図1:これまで、TRPC3チャネルタンパク質と活性酸素の生成酵素(NADPHオキシダーゼ(Nox2))の安定な複合体の形成が、圧負荷による心臓の線維化や抗がん剤による心筋萎縮の原因であることを明らかにしていました。(Kitajima et al., Sci. Rep. 2016 :Shimauchi T et al., JCI Insight. 2017 参照)。今回、独自の方法で薬の選定を行い、既承認薬の中からTRPC3-Nox2複合体の形成を抑制するイブジラストを特定しました。(A:スクリーニング方法および結果。 B:HEK293細胞にTRPC3-EGFPとFLAG-Nox2を発現させ、免疫沈降法を用いて複合体に対するイブジラストの効果を検討した結果。)

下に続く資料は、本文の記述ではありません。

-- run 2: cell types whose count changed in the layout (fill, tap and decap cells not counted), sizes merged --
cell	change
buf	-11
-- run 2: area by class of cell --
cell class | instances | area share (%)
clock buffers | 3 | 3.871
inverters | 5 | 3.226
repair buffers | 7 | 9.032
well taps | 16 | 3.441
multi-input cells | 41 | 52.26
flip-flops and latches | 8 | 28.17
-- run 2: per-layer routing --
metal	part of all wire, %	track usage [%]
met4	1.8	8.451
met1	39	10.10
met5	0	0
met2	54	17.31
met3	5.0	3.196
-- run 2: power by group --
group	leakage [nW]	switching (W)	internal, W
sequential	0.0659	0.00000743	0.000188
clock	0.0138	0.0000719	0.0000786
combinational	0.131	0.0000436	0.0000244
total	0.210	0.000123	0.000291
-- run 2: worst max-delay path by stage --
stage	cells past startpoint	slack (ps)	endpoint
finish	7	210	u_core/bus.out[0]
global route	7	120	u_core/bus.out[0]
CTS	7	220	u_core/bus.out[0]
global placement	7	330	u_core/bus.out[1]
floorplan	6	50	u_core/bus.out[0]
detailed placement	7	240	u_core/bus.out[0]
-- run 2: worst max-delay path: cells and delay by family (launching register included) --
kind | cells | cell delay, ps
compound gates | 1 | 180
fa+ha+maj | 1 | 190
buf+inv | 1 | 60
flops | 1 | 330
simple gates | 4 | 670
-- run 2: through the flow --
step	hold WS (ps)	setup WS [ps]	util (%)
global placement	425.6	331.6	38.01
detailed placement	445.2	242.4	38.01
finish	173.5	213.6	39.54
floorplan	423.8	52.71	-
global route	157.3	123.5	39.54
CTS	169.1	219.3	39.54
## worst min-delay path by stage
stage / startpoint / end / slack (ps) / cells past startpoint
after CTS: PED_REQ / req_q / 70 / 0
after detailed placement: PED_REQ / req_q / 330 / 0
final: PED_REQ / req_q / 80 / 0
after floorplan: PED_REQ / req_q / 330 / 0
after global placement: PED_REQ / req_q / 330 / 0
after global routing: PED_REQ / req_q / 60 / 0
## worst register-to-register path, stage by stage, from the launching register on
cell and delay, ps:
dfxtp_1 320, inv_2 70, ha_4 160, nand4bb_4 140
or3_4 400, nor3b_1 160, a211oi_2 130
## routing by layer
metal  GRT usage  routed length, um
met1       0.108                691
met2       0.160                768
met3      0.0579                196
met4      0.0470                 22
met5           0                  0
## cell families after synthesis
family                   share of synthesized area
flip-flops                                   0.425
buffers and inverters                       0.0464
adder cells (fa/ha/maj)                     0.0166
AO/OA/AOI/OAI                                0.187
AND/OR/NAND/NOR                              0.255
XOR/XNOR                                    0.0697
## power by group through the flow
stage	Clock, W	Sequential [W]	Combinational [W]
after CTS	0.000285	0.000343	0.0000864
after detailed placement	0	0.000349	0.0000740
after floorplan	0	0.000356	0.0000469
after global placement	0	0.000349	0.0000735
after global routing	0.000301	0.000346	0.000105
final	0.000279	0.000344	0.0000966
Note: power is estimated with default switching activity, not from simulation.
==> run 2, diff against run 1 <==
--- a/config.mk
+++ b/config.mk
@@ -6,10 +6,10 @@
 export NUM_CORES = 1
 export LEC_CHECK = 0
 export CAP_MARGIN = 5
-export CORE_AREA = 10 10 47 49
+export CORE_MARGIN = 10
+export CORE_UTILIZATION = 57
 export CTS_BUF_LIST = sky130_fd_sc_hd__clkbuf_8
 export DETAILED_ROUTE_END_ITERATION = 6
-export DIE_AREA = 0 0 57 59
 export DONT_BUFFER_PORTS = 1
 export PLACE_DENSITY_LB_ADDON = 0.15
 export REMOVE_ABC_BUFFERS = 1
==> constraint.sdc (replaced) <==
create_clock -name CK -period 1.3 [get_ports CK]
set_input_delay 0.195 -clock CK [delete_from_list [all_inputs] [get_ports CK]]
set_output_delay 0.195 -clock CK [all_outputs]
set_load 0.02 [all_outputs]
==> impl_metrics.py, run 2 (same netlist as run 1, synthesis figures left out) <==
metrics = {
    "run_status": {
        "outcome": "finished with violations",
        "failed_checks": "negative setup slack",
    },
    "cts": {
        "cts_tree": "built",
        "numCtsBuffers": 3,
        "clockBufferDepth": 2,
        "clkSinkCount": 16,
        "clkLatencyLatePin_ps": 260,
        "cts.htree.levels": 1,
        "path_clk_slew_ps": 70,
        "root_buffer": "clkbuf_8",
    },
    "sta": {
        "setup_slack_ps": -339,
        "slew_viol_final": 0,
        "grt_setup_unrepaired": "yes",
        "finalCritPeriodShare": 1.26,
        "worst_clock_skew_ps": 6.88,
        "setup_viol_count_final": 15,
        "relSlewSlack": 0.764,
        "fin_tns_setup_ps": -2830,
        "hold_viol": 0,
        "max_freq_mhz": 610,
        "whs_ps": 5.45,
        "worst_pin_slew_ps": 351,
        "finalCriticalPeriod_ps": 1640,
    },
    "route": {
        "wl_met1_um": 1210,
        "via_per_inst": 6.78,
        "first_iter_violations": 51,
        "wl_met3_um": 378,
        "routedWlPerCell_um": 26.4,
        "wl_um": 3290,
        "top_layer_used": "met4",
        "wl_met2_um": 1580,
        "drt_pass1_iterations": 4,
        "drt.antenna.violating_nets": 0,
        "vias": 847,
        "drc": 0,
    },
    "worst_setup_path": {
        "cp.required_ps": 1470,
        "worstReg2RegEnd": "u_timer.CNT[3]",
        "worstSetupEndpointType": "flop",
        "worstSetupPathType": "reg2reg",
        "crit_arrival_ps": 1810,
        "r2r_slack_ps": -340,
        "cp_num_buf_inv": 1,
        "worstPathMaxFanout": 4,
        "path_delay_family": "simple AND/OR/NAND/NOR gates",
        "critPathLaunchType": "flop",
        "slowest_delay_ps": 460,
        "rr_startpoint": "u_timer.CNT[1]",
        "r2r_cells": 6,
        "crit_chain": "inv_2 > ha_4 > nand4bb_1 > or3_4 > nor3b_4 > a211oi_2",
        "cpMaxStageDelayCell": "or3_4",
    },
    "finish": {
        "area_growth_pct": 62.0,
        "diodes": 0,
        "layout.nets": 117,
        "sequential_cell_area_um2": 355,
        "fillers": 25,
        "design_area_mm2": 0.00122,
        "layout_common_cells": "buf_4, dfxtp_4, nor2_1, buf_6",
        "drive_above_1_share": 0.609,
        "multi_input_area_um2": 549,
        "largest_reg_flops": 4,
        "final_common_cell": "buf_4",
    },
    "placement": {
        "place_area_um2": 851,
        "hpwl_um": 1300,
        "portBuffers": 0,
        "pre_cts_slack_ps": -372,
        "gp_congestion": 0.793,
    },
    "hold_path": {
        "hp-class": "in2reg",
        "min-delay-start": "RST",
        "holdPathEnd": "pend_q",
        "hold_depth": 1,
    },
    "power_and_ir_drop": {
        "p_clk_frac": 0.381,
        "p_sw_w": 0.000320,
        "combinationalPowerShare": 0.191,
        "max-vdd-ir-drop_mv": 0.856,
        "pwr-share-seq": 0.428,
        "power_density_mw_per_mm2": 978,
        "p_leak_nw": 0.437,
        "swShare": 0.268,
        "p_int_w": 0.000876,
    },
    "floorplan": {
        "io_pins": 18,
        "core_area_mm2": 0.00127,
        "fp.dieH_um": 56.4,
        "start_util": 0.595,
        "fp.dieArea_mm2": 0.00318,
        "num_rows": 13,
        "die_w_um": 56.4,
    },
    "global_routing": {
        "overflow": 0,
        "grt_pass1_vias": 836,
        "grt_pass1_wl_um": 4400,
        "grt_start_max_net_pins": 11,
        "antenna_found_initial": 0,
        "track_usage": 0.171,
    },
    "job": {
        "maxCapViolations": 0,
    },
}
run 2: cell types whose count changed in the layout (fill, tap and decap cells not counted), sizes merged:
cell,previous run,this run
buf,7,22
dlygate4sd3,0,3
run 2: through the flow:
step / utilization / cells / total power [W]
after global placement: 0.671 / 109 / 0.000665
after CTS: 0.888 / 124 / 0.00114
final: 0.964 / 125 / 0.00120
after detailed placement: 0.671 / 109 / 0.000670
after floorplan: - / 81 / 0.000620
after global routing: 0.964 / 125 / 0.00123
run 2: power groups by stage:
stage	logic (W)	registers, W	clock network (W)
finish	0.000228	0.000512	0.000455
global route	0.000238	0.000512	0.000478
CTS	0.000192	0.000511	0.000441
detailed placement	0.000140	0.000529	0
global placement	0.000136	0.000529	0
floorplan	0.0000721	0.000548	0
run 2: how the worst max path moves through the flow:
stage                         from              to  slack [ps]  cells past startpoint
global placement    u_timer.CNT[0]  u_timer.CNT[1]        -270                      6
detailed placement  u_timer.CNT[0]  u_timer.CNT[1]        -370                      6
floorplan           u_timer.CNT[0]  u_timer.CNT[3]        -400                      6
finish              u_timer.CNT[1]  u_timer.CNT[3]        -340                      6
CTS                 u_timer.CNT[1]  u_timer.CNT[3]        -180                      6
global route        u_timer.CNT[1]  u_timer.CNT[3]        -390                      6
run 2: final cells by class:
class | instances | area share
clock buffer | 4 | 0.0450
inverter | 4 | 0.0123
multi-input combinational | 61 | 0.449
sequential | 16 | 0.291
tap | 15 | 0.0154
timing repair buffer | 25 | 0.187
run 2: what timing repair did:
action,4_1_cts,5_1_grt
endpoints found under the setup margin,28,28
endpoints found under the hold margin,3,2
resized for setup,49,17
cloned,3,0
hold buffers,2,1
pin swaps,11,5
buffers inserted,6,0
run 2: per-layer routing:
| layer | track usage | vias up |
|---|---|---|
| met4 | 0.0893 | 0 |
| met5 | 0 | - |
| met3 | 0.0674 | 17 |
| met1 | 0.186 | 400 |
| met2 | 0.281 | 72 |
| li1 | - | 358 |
`src/rtl/csi2tx_dphy_pkg.sv`:
```
// Shared definitions for the CSI-2 TX D-PHY clock-lane control logic.
package csi2tx_dphy_pkg;

  localparam logic [3:0] STOP      = 4'd0;
  localparam logic [3:0] HS_REQ    = 4'd1;
  localparam logic [3:0] HS_ON     = 4'd2;
  localparam logic [3:0] HS_HOLD   = 4'd3;
  localparam logic [3:0] HS_EXIT   = 4'd4;
  localparam logic [3:0] ULPS_ENT  = 4'd5;
  localparam logic [3:0] ULPS      = 4'd6;
  localparam logic [3:0] ULPS_EXIT = 4'd7;
  localparam logic [3:0] ULPS_DROP = 4'd8;

  typedef enum logic [3:0] {
    S_STOP      = STOP,
    S_HS_REQ    = HS_REQ,
    S_HS_ON     = HS_ON,
    S_HS_HOLD   = HS_HOLD,
    S_HS_EXIT   = HS_EXIT,
    S_ULPS_ENT  = ULPS_ENT,
    S_ULPS      = ULPS,
    S_ULPS_EXIT = ULPS_EXIT,
    S_ULPS_DROP = ULPS_DROP
  } clk_state_e;

endpackage

```
`src/rtl/csi2tx_dphy_sync2.sv`:
```
// Two-flop level synchroniser with asynchronous active-low reset.
module csi2tx_dphy_sync2 (
  input  logic clk,
  input  logic rst_n,
  input  logic d,
  output logic q
);

  logic meta_q;
  logic sync_q;

  always_ff @(posedge clk or negedge rst_n) begin
    if (!rst_n) begin
      meta_q <= 1'b0;
      sync_q <= 1'b0;
    end else begin
      meta_q <= d;
      sync_q <= meta_q;
    end
  end

  assign q = sync_q;

endmodule

```
`src/rtl/csi2tx_dphy_clk_lane_ctrl.sv`:
```
// Clock-lane sequencer: HS clock start/hold/stop and ULPS entry/exit, escape-clock domain.
module csi2tx_dphy_clk_lane_ctrl
  import csi2tx_dphy_pkg::*;
#(
  parameter int WAKEUP_W  = 20,
  parameter int TO_CYCLES = 1023
) (
  input  logic                txclkesc,
  input  logic                txescclk_rst_n,
  input  logic                cont_clk_mode,
  input  logic                data_hs_req,
  input  logic                data_lanes_stop,
  input  logic                ulps_req,
  input  logic                ulps_exit_req,
  input  logic [7:0]          clk_post_cnt,
  input  logic [WAKEUP_W-1:0] wakeup_cnt,
  input  logic                frd_sot,
  input  logic                mas_stopstate_clk,
  input  logic                ulpsactivenotclk_s,
  output logic                txrequesths_clk,
  output logic                txulpsclk,
  output logic                txulpsexit_clk,
  output logic                clk_hs_ready,
  output logic                clk_ulps_active,
  output logic                err_timeout,
  output logic [3:0]          ctrl_state
);

  localparam int CNT_W = (WAKEUP_W > 8) ? WAKEUP_W : 8;
  localparam int WD_W  = $clog2(TO_CYCLES + 1);

  clk_state_e       state_q, state_d;
  logic [CNT_W-1:0] cnt_q, cnt_d;
  logic [WD_W-1:0]  wd_q, wd_d;
  logic             sot_sync, sot_dly_q, sot_rise;
  logic             wd_wait, wd_hit, cnt_last, cnt_dec;
  logic             req_q, req_d, ulps_q, ulps_d, uexit_q, uexit_d;
  logic             rdy_q, rdy_d, uact_q, uact_d, err_q, err_d;

  csi2tx_dphy_sync2 u_sot_sync (
    .clk   (txclkesc),
    .rst_n (txescclk_rst_n),
    .d     (frd_sot),
    .q     (sot_sync)
  );

  assign sot_rise = sot_sync & ~sot_dly_q;
  // A count of 0 or 1 both end the phase on this cycle, so a zero load acts as one.
  assign cnt_last = (cnt_q <= CNT_W'(1));

  always_comb begin
    state_d = state_q;
    cnt_d   = cnt_q;
    cnt_dec = 1'b0;
    case (state_q)
      S_STOP: begin
        if (mas_stopstate_clk) begin
          if (data_hs_req || cont_clk_mode)        state_d = S_HS_REQ;
          else if (ulps_req && data_lanes_stop)    state_d = S_ULPS_ENT;
        end
      end
      S_HS_REQ: if (sot_rise) state_d = S_HS_ON;
      S_HS_ON: begin
        if (!data_hs_req && data_lanes_stop && (!cont_clk_mode || ulps_req)) begin
          state_d = S_HS_HOLD;
          cnt_d   = CNT_W'(clk_post_cnt);
        end
      end
      S_HS_HOLD: begin
        if (data_hs_req) state_d = S_HS_ON;
        else begin
          cnt_dec = 1'b1;
          if (cnt_last) state_d = S_HS_EXIT;
        end
      end
      S_HS_EXIT:   if (mas_stopstate_clk) state_d = S_STOP;
      S_ULPS_ENT:  if (!ulpsactivenotclk_s) state_d = S_ULPS;
      S_ULPS: begin
        if (ulps_exit_req) begin
          state_d = S_ULPS_EXIT;
          cnt_d   = CNT_W'(wakeup_cnt);
        end
      end
      S_ULPS_EXIT: begin
        cnt_dec = 1'b1;
        if (cnt_last) state_d = S_ULPS_DROP;
      end
      S_ULPS_DROP: if (mas_stopstate_clk) state_d = S_STOP;
      default:     state_d = S_STOP;
    endcase
    if (cnt_dec) cnt_d = (cnt_q != '0) ? cnt_q - 1'b1 : '0;

    // Watchdog restarts on expiry and on any state change; the FSM keeps waiting.
    wd_wait = state_q inside {S_HS_REQ, S_HS_EXIT, S_ULPS_ENT, S_ULPS_DROP};
    wd_hit  = wd_wait && (state_d == state_q) && (wd_q == WD_W'(TO_CYCLES - 1));
    wd_d    = (!wd_wait || (state_d != state_q) || wd_hit) ? '0 : wd_q + 1'b1;

    req_d   = state_d inside {S_HS_REQ, S_HS_ON, S_HS_HOLD};
    rdy_d   = (state_d == S_HS_ON);
    ulps_d  = state_d inside {S_ULPS_ENT, S_ULPS, S_ULPS_EXIT};
    uexit_d = (state_d == S_ULPS_EXIT);
    uact_d  = (state_d == S_ULPS);
    err_d   = wd_hit;
  end

  always_ff @(posedge txclkesc or negedge txescclk_rst_n) begin
    if (!txescclk_rst_n) begin
      state_q   <= S_STOP;
      cnt_q     <= '0;
      wd_q      <= '0;
      sot_dly_q <= 1'b0;
      req_q     <= 1'b0;
      rdy_q     <= 1'b0;
      ulps_q    <= 1'b0;
      uexit_q   <= 1'b0;
      uact_q    <= 1'b0;
      err_q     <= 1'b0;
    end else begin
      state_q   <= state_d;
      cnt_q     <= cnt_d;
      wd_q      <= wd_d;
      sot_dly_q <= sot_sync;
      req_q     <= req_d;
      rdy_q     <= rdy_d;
      ulps_q    <= ulps_d;
      uexit_q   <= uexit_d;
      uact_q    <= uact_d;
      err_q     <= err_d;
    end
  end

  assign txrequesths_clk = req_q;
  assign clk_hs_ready    = rdy_q;
  assign txulpsclk       = ulps_q;
  assign txulpsexit_clk  = uexit_q;
  assign clk_ulps_active = uact_q;
  assign err_timeout     = err_q;
  assign ctrl_state      = state_q;

endmodule

```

図2:抗がん剤の累積投与により筋肉や臓器の消耗が引き起こされることが知られています。抗がん剤ドキソルビシン(DOX)投与マウスでは心臓、骨格筋および
脾臓の重量の減少が認められました。イブジラストはTRPC3-Nox2 複合体の形
成を抑制することで、DOX によって引き起こされる活性酸素の産生および臓器
の萎縮を抑制することを明らかにしました。(A:ドキソルビシン投与後の体重
変化 B:心臓および脾臓の重量 C:腓腹筋の重量 D:腓腹筋におけるROS の
産生量をDihydroethidium (DHE)染色で評価した結果)

図3:本研究により、抗がん剤やタバコ副流煙によって、TRPC3とNox2の複合体が形成され、心筋毒性や骨格筋萎縮、免疫毒性が引き起こされることが明らかとなりました。さらに、既承認薬であるイブジラストがTRPC3-Nox2複合体の形成を抑制することでこれらの副作用を軽減することを見出しました。